従来の Excel関数 を使う場合、使い方を自分で覚えるか、ネット記事を参考にして使うしかありませんでした。

しかし、Power Query の場合、Power Query エディタの メニューのボタンにほぼ全ての機能が揃っています。ボタンを見れば機能かも分かるように出来ていて、直感的に使えるようになっています。

しかし、Power Query の素晴らしさはこれで留まりません。使いやすさを向上させつつも、プログラミングによる柔軟性も兼ね備えている のです。

このプログラミング言語 が M関数 です。

実は、Power Query のデータ操作は全て M関数 で記述でき、ユーザーの操作手順も Power Query エディタの中で M関数のプログラムとして記録 されています。

M関数 のプログラムを覗いてみる

では一度その中身を覗いてみましょう。導入編 で作成したクエリなど、作成済みのクエリを Power Query エディター で開いてみましょう。(メニューから データ>クエリと接続>(サイドウィンドウからクエリ名をダブルクリック)

続いて、 Power Query エディターのメニューから、 ホーム>詳細エディタ をクリックして下さい。すると図のような 詳細エディター の ウィンドウ が開くと思います。

ここに記述されているプログラムが Power Query の データ処理の核心 の M関数 のプログラムです。

詳細エディター

M関数 プログラムの構成

プログラミングに慣れている人でも初めて M言語 のプログラムを見たら戸惑うかもしれません。それもそのはずで、M言語 のプログラムはその他のプログラムと構成がかなり異なっているのです。

しかし、M言語 のプログラムは非常に単純な構成なのですぐに理解できると思います。下の図をご覧ください。
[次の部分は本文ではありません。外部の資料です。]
==> src/rtl/vjh_pkg.sv <==
package vjh_pkg;

    localparam int IR_W = 10;

    // physical opcodes the hub responds to
    localparam logic [IR_W-1:0] IR_VDR = 10'b00_0000_1100;
    localparam logic [IR_W-1:0] IR_VIR = 10'b00_0000_1110;

    typedef enum logic [3:0] {
        ST_RESET  = 4'd0,
        ST_IDLE   = 4'd1,
        ST_SEL_DR = 4'd2,
        ST_CAP_DR = 4'd3,
        ST_SH_DR  = 4'd4,
        ST_E1_DR  = 4'd5,
        ST_P_DR   = 4'd6,
        ST_E2_DR  = 4'd7,
        ST_UP_DR  = 4'd8,
        ST_SEL_IR = 4'd9,
        ST_CAP_IR = 4'd10,
        ST_SH_IR  = 4'd11,
        ST_E1_IR  = 4'd12,
        ST_P_IR   = 4'd13,
        ST_E2_IR  = 4'd14,
        ST_UP_IR  = 4'd15
    } tap_st_e;

endpackage
==> src/rtl/scs_pkg.sv <==
package scs_pkg;

    typedef enum logic [1:0] {
        ST_IDLE,
        ST_RUN,
        ST_HOME,
        ST_DONE
    } seq_state_t;

    typedef struct packed {
        logic a_step;
        logic b_step;
        logic c_step;
        logic home_step;
    } shift_ev_t;

    function automatic int unsigned zz_pos(int unsigned idx, int unsigned n, logic flip);
        return flip ? (n - 1 - idx) : idx;
    endfunction

    function automatic int unsigned comp_total(int unsigned n);
        return 2 * n * n * n - n * n - n;
    endfunction

endpackage
==> src/rtl/sctl_bank.sv <==
// Function register bank with update strobe.
module sctl_bank #(
    parameter int SEL_W = 3,
    parameter int VAL_W = 6
) (
    input  logic                          clk,
    input  logic                          rst_n,
    input  logic                          wr_i,
    input  logic [SEL_W+VAL_W-1:0]        word_i,
    output logic [(1<<SEL_W)*VAL_W-1:0]   settings_o,
    output logic                          upd_stb_o,
    output logic [SEL_W-1:0]              upd_idx_o
);

    localparam int NFUNC = 1 << SEL_W;

    logic [SEL_W-1:0] sel;
    logic [VAL_W-1:0] val;
    logic             stb_q;
    logic [SEL_W-1:0] idx_q;

    assign sel = word_i[SEL_W+VAL_W-1:VAL_W];
    assign val = word_i[VAL_W-1:0];

    for (genvar g = 0; g < NFUNC; g++) begin : g_func
        logic [VAL_W-1:0] val_q;

        always_ff @(posedge clk or negedge rst_n) begin
            if (!rst_n) begin
                val_q <= '0;
            end else if (wr_i && (sel == SEL_W'(g))) begin
                val_q <= val;
            end
        end

        assign settings_o[g*VAL_W +: VAL_W] = val_q;
    end

    always_ff @(posedge clk or negedge rst_n) begin
        if (!rst_n) begin
            stb_q <= 1'b0;
            idx_q <= '0;
        end else begin
            stb_q <= wr_i;
            if (wr_i) begin
                idx_q <= sel;
            end
        end
    end

    assign upd_stb_o = stb_q;
    assign upd_idx_o = idx_q;


    stb_single_chk: assert property (@(posedge clk) disable iff (!rst_n)
        stb_q |=> !stb_q);


    settings_hold_chk: assert property (@(posedge clk) disable iff (!rst_n)
        !wr_i |=> $stable(settings_o));


    stb_value_chk: assert property (@(posedge clk) disable iff (!rst_n)
        stb_q |-> settings_o[int'(idx_q)*VAL_W +: VAL_W] == $past(val));

endmodule

==> src/rtl/serial_ctl_rx.sv <==
// Top: addressed three-wire serial settings receiver.
module serial_ctl_rx #(
    parameter int          SYNC_STAGES = 2,
    parameter int          ADDR_W      = 2,
    parameter logic [1:0]  ADDR_VAL    = 2'b10,
    parameter int          SEL_W       = 3,
    parameter int          VAL_W       = 6
) (
    input  logic                         clk,
    input  logic                         rst_n,
    input  logic                         ser_clk_i,
    input  logic                         ser_dat_i,
    input  logic                         ser_en_n_i,
    output logic [(1<<SEL_W)*VAL_W-1:0]  settings_o,
    output logic                         upd_stb_o,
    output logic [SEL_W-1:0]             upd_idx_o
);

    localparam int WORD_W = SEL_W + VAL_W;
    // wire order in the synchroniser: {enable, data, clock}
    localparam logic [2:0] IDLE_PINS = 3'b100;

    logic [2:0]        pins_cur, pins_prev;
    logic [WORD_W-1:0] word;
    logic              commit;

    sctl_sync #(
        .W       (3),
        .STAGES  (SYNC_STAGES),
        .RST_VAL (IDLE_PINS)
    ) u_sync (
        .clk      (clk),
        .rst_n    (rst_n),
        .d_i      ({ser_en_n_i, ser_dat_i, ser_clk_i}),
        .q_o      (pins_cur),
        .q_prev_o (pins_prev)
    );

    sctl_frame #(
        .ADDR_W   (ADDR_W),
        .ADDR_VAL (ADDR_VAL[ADDR_W-1:0]),
        .WORD_W   (WORD_W)
    ) u_frame (
        .clk          (clk),
        .rst_n        (rst_n),
        .sclk_i       (pins_cur[0]),
        .sclk_prev_i  (pins_prev[0]),
        .sdat_i       (pins_cur[1]),
        .sen_n_i      (pins_cur[2]),
        .sen_n_prev_i (pins_prev[2]),
        .word_o       (word),
        .commit_o     (commit)
    );

    sctl_bank #(
        .SEL_W (SEL_W),
        .VAL_W (VAL_W)
    ) u_bank (
        .clk        (clk),
        .rst_n      (rst_n),
        .wr_i       (commit),
        .word_i     (word),
        .settings_o (settings_o),
        .upd_stb_o  (upd_stb_o),
        .upd_idx_o  (upd_idx_o)
    );


    reset_quiet_chk: assert property (@(posedge clk) disable iff (!rst_n)
        $rose(rst_n) |-> !upd_stb_o);

endmodule

==> config.mk <==
export PLATFORM = sky130hd
export DESIGN_NAME = serial_ctl_rx
export DESIGN_NICKNAME = d
export VERILOG_FILES = /design/src/rtl/sctl_pkg.sv /design/src/rtl/sctl_sync.sv /design/src/rtl/sctl_frame.sv /design/src/rtl/sctl_bank.sv /design/src/rtl/serial_ctl_rx.sv
export SDC_FILE = /design/constraint.sdc
export NUM_CORES = 1
export LEC_CHECK = 0
export ABC_AREA = 1
export BUFFER_PORTS_ARGS = -buffer_cell sky130_fd_sc_hd__buf_2
export CAP_MARGIN = 40
export CORE_ASPECT_RATIO = 0.5
export CORE_UTILIZATION = 30
export DETAILED_ROUTE_END_ITERATION = 12
export PLACE_DENSITY = 0.51
export REMOVE_ABC_BUFFERS = 1
export SYNTH_ARGS = -nofsm -noshare
export SYNTH_HDL_FRONTEND = slang
export SYNTH_SLANG_ARGS = --single-unit
==> constraint.sdc <==
create_clock -name clk -period 1.6 [get_ports clk]
set_input_delay 0.16 -clock clk [delete_from_list [all_inputs] [get_ports clk]]
set_output_delay 0.16 -clock clk [all_outputs]
set_load 0.005 [all_outputs]
--- config.mk ---
export PLATFORM = sky130hd
export DESIGN_NAME = rx_skew_release
export DESIGN_NICKNAME = d
export VERILOG_FILES = /design/src/rtl/rx_skew_release.sv
export SDC_FILE = /design/constraint.sdc
export NUM_CORES = 1
export LEC_CHECK = 0
export CAP_MARGIN = 0
export CORE_MARGIN = 4
export CORE_UTILIZATION = 40
export DETAILED_ROUTE_END_ITERATION = 12
export GPL_TIMING_DRIVEN = 0
export PLACE_DENSITY = 0.63
export SLEW_MARGIN = 20
export SYNTH_ARGS = -nofsm -noshare
export SYNTH_HDL_FRONTEND = slang
export SYNTH_SLANG_ARGS = --single-unit
--- constraint.sdc ---
create_clock -name clk -period 2 [get_ports clk]
set_input_delay 0.2 -clock clk [delete_from_list [all_inputs] [get_ports clk]]
set_output_delay 0.2 -clock clk [all_outputs]
set_load 0.01 [all_outputs]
プログラムは “let” で始まり、続く行をシンプルに順番に実行、最後に “in” の後に指定された変数をアウトプットとして出力します。とても単純な構成です。

通常のプログラミング言語では、For 文 や Do Loop 文 などの繰り返しなどがありますが、M関数 のプログラムではこの 繰り返し制御がありません。だからとてもシンプルな構成になっているのです。

M関数で記録された操作手順 を確認する

Power Query エディター でデータ操作したものを 詳細エディター で確認すると図のように 1つ前の処理結果を受け取って次の処理をする ように書かれているのが分かります

しかし、自分で M関数 のプログラムを編集する場合は、この順番を気にすることなく、自由に記述することができます。最後に出力する変数を指定することが大切なルールですが、それ以前のプログラムは上から順に実行されるというだけだからです。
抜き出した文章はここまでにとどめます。